In order to guard against these threats, de Tocqueville recommended that democracies adopt a mixture of elected and unelected bodies. In the United States, the Supreme Court and (at the time) the Senate were appointed. This gave them the independence they needed to consider the long-term interests of the community. Frequent elections, on the other hand, disorganize the political process by producing short-sighted policies and confused or contradictory legislation.
In The Old Regime and the French Revolution (1856), de Tocqueville argued that the aristocracy had been overthrown, not because it was oppressive (it was not), but because it claimed wealth and privilege far out of proportion to its social utility. This mismatch made them easy targets for criticism, and left them incapable of defending their prerogatives when they were put to the test. The moment real change became a possibility, the aristocracy was instantly attacked. “The most perilous moment for a bad government,” he said, “is when it seeks to mend its ways.”

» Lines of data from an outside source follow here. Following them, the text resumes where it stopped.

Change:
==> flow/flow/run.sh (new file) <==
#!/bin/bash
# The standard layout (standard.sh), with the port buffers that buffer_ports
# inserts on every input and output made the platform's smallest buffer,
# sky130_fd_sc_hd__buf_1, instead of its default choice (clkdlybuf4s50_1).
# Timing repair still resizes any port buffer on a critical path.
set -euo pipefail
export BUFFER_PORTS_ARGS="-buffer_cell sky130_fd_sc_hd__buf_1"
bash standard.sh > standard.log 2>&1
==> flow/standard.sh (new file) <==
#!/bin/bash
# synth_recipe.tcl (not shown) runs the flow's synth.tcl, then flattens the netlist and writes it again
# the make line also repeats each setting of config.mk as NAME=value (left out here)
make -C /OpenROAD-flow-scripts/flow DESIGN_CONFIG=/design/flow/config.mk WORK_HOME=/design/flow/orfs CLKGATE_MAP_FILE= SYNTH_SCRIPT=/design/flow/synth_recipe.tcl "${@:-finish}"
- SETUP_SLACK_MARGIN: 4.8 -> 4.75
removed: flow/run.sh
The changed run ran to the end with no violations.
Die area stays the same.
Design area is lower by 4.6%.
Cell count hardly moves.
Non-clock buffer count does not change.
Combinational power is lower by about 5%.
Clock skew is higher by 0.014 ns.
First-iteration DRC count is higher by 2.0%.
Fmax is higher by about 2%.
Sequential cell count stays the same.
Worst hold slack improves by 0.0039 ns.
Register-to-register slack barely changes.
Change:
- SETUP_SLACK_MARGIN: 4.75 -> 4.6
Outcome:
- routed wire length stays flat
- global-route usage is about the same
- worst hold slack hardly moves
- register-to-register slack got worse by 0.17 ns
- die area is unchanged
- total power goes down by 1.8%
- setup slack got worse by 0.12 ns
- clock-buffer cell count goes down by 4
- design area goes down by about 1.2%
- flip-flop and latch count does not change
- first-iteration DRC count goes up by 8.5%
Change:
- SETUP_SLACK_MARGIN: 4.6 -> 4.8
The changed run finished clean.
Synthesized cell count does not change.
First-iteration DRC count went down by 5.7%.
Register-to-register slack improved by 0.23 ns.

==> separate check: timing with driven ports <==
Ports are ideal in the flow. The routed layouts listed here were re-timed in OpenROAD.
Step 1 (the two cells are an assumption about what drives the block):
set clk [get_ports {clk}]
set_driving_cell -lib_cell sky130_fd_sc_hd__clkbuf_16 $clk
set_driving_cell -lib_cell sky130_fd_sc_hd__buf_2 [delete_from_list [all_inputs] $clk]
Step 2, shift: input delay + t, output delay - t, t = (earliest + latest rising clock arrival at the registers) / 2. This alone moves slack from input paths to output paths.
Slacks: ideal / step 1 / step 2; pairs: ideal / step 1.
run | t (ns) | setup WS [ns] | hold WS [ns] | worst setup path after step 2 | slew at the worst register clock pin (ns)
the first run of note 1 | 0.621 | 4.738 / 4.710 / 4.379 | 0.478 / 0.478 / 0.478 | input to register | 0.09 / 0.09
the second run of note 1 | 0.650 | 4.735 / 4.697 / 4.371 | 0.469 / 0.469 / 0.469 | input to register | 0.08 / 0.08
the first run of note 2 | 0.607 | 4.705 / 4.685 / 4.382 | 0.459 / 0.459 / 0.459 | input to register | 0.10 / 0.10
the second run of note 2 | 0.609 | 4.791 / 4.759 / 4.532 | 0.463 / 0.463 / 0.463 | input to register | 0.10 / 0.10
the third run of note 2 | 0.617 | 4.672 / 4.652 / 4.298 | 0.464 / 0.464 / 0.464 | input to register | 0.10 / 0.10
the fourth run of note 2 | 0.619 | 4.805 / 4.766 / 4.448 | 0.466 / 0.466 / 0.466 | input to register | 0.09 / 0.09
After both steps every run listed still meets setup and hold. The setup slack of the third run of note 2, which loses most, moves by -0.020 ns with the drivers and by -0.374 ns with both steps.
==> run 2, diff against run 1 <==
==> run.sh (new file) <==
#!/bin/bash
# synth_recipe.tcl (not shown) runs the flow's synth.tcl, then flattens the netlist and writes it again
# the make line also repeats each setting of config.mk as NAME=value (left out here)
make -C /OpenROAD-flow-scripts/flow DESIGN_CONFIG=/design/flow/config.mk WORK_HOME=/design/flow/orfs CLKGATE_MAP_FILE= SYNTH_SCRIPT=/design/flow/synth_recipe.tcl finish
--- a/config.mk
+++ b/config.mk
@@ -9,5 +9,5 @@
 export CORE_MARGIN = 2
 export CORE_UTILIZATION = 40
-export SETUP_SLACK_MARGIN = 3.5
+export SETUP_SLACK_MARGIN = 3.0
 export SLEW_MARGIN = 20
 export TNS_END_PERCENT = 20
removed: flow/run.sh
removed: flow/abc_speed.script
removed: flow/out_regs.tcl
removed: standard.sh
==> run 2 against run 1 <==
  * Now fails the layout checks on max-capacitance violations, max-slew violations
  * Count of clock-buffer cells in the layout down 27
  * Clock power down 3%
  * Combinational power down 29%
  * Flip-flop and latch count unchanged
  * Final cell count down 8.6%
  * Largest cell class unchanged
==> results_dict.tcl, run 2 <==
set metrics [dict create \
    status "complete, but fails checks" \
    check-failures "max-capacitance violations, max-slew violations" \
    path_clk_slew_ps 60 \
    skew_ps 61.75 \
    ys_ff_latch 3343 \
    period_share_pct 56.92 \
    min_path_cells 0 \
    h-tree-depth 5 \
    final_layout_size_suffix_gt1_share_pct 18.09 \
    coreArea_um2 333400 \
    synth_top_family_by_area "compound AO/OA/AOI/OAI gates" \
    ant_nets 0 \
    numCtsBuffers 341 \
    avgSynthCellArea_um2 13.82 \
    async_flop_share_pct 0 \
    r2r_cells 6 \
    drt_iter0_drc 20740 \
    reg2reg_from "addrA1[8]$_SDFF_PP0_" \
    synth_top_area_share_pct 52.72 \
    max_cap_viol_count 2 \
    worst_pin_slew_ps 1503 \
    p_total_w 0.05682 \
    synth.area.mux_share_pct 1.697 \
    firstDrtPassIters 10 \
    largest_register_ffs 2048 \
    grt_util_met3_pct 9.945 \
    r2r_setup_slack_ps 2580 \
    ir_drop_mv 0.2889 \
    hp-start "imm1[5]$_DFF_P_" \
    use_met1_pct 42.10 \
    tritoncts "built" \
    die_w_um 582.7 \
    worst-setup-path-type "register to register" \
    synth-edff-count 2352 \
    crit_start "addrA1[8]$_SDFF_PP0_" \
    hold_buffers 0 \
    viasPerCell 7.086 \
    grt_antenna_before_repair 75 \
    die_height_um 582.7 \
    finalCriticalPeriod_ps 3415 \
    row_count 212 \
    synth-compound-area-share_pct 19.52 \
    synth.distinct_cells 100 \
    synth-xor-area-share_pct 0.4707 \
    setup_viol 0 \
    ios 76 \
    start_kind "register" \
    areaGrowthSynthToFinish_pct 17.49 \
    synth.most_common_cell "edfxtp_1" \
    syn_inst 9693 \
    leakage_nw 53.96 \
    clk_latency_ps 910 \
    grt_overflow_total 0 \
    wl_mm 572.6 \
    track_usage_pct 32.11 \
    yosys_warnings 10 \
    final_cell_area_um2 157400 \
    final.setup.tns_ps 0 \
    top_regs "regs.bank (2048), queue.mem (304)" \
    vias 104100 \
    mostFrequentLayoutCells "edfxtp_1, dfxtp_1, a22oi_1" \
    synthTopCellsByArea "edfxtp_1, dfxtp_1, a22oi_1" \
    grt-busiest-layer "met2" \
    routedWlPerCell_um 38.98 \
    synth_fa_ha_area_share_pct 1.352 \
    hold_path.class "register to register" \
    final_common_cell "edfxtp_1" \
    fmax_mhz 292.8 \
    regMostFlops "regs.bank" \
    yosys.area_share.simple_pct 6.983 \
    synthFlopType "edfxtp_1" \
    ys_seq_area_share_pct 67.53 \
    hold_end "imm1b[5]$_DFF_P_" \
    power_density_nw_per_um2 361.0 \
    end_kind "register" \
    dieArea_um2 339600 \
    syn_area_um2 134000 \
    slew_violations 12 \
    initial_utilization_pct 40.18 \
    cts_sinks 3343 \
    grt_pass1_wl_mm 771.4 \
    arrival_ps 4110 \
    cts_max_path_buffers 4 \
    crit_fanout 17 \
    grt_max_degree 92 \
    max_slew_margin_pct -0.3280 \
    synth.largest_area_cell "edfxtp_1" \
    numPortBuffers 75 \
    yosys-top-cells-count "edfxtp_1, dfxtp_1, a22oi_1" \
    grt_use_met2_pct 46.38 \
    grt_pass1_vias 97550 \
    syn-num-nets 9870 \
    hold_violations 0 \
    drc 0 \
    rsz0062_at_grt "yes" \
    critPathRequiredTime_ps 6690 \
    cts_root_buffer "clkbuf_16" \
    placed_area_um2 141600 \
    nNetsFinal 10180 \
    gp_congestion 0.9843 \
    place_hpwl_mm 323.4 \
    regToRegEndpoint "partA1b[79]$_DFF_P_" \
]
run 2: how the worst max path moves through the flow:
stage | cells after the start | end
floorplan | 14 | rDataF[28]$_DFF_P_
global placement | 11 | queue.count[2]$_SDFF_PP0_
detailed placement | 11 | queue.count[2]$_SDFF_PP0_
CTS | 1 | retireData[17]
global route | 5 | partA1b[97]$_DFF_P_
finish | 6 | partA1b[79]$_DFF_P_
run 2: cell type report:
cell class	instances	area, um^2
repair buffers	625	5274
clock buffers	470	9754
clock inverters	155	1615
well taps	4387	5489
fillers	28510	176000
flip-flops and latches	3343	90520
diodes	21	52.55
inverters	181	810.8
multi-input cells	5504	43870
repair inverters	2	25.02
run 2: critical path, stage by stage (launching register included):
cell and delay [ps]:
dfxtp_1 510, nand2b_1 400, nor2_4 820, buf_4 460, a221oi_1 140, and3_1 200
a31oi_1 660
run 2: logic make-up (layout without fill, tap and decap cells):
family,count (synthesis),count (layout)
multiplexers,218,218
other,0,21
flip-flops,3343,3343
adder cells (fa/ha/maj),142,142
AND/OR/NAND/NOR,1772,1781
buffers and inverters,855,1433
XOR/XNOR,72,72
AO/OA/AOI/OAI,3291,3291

He also pointed out that revolutions are often quite conservative in practice. For instance, during the French Revolution the First Republic came to power by denouncing the arbitrary power of the Bourbon Monarchy, but in practice it was far more oppressive and centralized than the Bourbon Monarchy had ever been. Because revolutions disorganize the political life of the community, they create opportunities for military adventurers like Napoleon to set themselves up as despots. So revolutions often end by defeating their own ideals. Peaceful reform from within is always preferable to violent revolution from without.